WHAT IS MOBILOMANIA? IS IT TELEPHILIA? ! By CAMERON DUODU
K1: Koo, how are you coping with this technological age? The smart phones, in particular, keep changing and becoming more complex! And so – inevitably – the secret services of governments everywhere want them to do all their work for them, by sitting back and tapping — into mobile phones! Apple versus the FBI on whether it is constitutional to intercept private communications; a similar row in the British House of Commons on a proposed law basically abolishing the remnants of what protection of electronic communications as the GCHQ hasn’t confiscated already; and now, guess what – the Ghana Government too wants to pass a bill that will UNCONSTITUTIONALLY empower it to listen in to the plans of the opposition parties! In election year! And it is presenting the bill as one that will make it illegal to STEAL postal packages or something! As if we didn’t have enough laws about theft in this country! (1)
K2 – But Koo, you are the world affairs nut – I thought the era of Big Brother ended with the fall of the Berlin Wall in 1989!
– Small Boy! You thought? You don’t know the ways of world governments, eh? Listen, George Orwell, who invented Big Brother, gave a list of British writers to the BBC, when he was working there, who he said were “Communist fellow travellers” whom the BBC should not allow to express their views on the air! Yet the British never stopped berating the Russians for practising thought control!3
– Hypocrisy is the name of the game, what?
Yep! This whole technology thing irritates me to death, They are inventing all these unnecessary applications or “apps” for smart phones, yet they can’t ensure that your battery stays alive during an important conversation! One of my phones is lying around, right now, unable to boot into its applications. Another is supposed to be on a “Pay-as-you-go” tariff, but if you don’t use all your credit within a certain period, it eats up the credit and won’t even allow you to listen to ordinary voice mail. I mean – the technology is beautiful, but what is it doing to our emotions with all that in-built frustration?

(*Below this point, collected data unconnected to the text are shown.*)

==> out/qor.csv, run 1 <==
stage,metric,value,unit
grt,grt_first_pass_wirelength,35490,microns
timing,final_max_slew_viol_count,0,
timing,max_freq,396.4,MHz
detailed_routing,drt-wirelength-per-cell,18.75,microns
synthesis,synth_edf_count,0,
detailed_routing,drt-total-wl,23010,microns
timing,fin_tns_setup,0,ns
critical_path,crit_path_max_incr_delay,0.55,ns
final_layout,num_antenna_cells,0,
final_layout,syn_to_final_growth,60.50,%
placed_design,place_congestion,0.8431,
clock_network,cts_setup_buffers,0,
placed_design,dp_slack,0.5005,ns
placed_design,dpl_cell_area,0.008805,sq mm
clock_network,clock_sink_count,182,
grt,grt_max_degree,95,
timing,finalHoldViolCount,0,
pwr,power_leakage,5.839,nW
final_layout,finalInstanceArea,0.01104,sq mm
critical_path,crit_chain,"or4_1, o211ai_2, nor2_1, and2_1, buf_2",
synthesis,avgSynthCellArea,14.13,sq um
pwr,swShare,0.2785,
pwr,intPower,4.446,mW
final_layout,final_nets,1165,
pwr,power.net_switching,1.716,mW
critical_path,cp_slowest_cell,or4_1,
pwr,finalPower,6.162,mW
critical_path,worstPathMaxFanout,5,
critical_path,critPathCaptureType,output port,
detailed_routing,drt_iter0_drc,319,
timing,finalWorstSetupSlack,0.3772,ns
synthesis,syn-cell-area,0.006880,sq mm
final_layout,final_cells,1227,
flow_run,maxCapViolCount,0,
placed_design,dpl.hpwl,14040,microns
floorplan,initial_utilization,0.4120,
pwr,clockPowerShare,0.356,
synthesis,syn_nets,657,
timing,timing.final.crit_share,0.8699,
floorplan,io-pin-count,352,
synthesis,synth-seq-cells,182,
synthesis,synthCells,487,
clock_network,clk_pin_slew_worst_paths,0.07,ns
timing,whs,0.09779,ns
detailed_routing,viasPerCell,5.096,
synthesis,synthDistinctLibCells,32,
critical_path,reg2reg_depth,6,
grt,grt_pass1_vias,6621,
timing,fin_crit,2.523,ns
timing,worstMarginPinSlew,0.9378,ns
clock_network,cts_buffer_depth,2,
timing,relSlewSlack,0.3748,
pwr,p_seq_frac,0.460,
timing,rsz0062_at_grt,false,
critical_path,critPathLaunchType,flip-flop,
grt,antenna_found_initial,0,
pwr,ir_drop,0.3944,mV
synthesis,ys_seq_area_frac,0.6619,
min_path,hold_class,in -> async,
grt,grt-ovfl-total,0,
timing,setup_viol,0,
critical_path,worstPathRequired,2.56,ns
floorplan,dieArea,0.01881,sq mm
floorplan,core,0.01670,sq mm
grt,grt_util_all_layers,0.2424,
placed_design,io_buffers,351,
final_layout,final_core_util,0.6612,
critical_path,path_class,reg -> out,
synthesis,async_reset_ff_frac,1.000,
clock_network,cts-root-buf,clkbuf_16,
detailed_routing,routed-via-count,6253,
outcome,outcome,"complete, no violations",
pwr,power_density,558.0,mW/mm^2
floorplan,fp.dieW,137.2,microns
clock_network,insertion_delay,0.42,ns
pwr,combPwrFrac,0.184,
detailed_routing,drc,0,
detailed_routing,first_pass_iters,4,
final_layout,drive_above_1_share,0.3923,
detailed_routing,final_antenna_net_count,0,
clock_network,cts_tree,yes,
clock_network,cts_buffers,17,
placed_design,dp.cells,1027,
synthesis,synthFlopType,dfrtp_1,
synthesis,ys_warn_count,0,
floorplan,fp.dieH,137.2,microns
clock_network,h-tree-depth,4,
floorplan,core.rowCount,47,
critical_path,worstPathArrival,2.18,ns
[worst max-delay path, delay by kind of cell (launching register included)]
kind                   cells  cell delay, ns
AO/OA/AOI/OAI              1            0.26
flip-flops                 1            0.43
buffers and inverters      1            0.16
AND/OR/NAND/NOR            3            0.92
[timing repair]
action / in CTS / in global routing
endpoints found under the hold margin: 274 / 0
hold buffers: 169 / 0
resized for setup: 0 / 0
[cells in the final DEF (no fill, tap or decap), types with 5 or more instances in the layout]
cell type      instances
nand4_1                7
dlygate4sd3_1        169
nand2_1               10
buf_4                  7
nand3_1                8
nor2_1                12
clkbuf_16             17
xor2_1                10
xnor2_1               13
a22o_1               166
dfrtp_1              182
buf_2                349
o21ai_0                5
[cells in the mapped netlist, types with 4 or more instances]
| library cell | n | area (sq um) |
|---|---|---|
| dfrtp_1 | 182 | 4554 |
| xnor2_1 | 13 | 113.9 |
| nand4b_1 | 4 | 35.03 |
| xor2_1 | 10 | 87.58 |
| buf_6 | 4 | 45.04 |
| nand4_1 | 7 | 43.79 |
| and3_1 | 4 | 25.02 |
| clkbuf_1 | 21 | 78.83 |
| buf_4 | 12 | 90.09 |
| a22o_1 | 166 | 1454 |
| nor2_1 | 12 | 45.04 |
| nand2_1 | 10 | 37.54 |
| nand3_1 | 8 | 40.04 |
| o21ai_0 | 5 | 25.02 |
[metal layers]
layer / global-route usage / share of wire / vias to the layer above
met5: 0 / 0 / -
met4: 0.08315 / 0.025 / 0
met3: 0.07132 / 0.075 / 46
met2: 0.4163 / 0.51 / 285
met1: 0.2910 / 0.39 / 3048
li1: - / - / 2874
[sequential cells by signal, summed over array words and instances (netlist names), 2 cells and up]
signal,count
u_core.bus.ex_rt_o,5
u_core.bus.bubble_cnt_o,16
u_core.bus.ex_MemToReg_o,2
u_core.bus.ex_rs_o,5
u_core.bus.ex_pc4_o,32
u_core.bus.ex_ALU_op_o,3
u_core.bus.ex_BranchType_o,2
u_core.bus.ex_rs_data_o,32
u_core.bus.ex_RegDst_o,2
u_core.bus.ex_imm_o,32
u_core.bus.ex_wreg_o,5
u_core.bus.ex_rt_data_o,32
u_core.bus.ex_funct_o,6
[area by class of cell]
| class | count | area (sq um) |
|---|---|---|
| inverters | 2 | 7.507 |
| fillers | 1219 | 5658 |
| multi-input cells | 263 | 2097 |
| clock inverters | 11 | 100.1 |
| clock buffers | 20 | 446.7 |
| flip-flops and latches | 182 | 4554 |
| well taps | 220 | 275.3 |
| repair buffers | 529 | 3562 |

– Ei, Koo, you aren’t thinking of becoming a psychiatrist?
Me? It’s I who will be needing a psychiatrist if my phones keep flabbergasting me!
Hmm! What I am worried about is that these days, philosophy and technology have become like the product of an incestuous sexual relationship. What is bad in the one is seamlessly transferred to the other! I mean – Apple talking constitutional law to the US Government! With Google somewhere on the sidelines. And Bill Gates plumbing for thought control!
Yiee! Koo? Where from all this?
You want to know? It all came to me whilst I was reading a paper on a London bus one day.
London bus? I thought the only thing to worry about when you’re on one is how not to get so comfortable in it that you’d nod off and miss your stop?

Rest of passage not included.